Abstract: The impossibility of theories with hidden variables as an alternative and replacement for quantum mechanics was discussed by J. von Neumann in 1932. His proof was criticized as being logically circular, by Grete Hermann soon after, and as fundamentally flawed, by John Bell in 1964. Bell's severe criticism of Neumann's proof and the explicit (counter) example of a hidden variable model for the measurement of a quantum spin are considered by most researchers, though not all, as the definitive demonstration that Neumann's proof is inadequate. Despite being an argument of mathematical physics, an ambiguity of decision remains to this day. I show that Neumann's assumption of the linear additivity of the expectation values, even for incompatible (noncommuting) observables, is a necessary constraint related to the nature of observable physical variables and to the conservation laws. Therefore, any theory should necessarily obey it to qualify as a physically valid theory. Then, obviously, the hidden variable theories with dispersion-free ensembles that violate this assumption are ruled out. I show that it is Bell's counter-example that is fundamentally flawed, being inconsistent with the factual mechanics.
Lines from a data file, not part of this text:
--- config.mk ---
export PLATFORM = sky130hd
export DESIGN_NAME = id_ex_operand_stage
export DESIGN_NICKNAME = d
export VERILOG_FILES = /design/src/rtl/id_ex_operand_stage.sv
export SDC_FILE = /design/constraint.sdc
export NUM_CORES = 1
export LEC_CHECK = 0
export CELL_PAD_IN_SITES_DETAIL_PLACEMENT = 0
export CELL_PAD_IN_SITES_GLOBAL_PLACEMENT = 1
export CORE_MARGIN = 5
export CORE_UTILIZATION = 30
export CTS_CLUSTER_SIZE = 30
export DETAILED_ROUTE_END_ITERATION = 12
export HOLD_SLACK_MARGIN = 0.08
export PLACE_DENSITY = 0.83
export SYNTH_ARGS = -nofsm -noshare
export SYNTH_HDL_FRONTEND = slang
export SYNTH_SLANG_ARGS = --single-unit
--- constraint.sdc ---
create_clock -name clk_i -period 3.8 [get_ports clk_i]
set_input_delay 0.76 -clock clk_i [delete_from_list [all_inputs] [get_ports clk_i]]
set_output_delay 0.76 -clock clk_i [all_outputs]
set_load 0.05 [all_outputs]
Further, it is shown that the local hidden variable theories, for which the Bell's inequalities were derived, are grossly incompatible with the fundamental conservation laws. I identify the intrinsic uncertainty in the action as the reason for the irreducible dispersion, which implies that there are no dispersion-free ensembles at any scale of mechanics. With the unconditional validity of its central assumption shown, Neumann's proof is fully resurrected.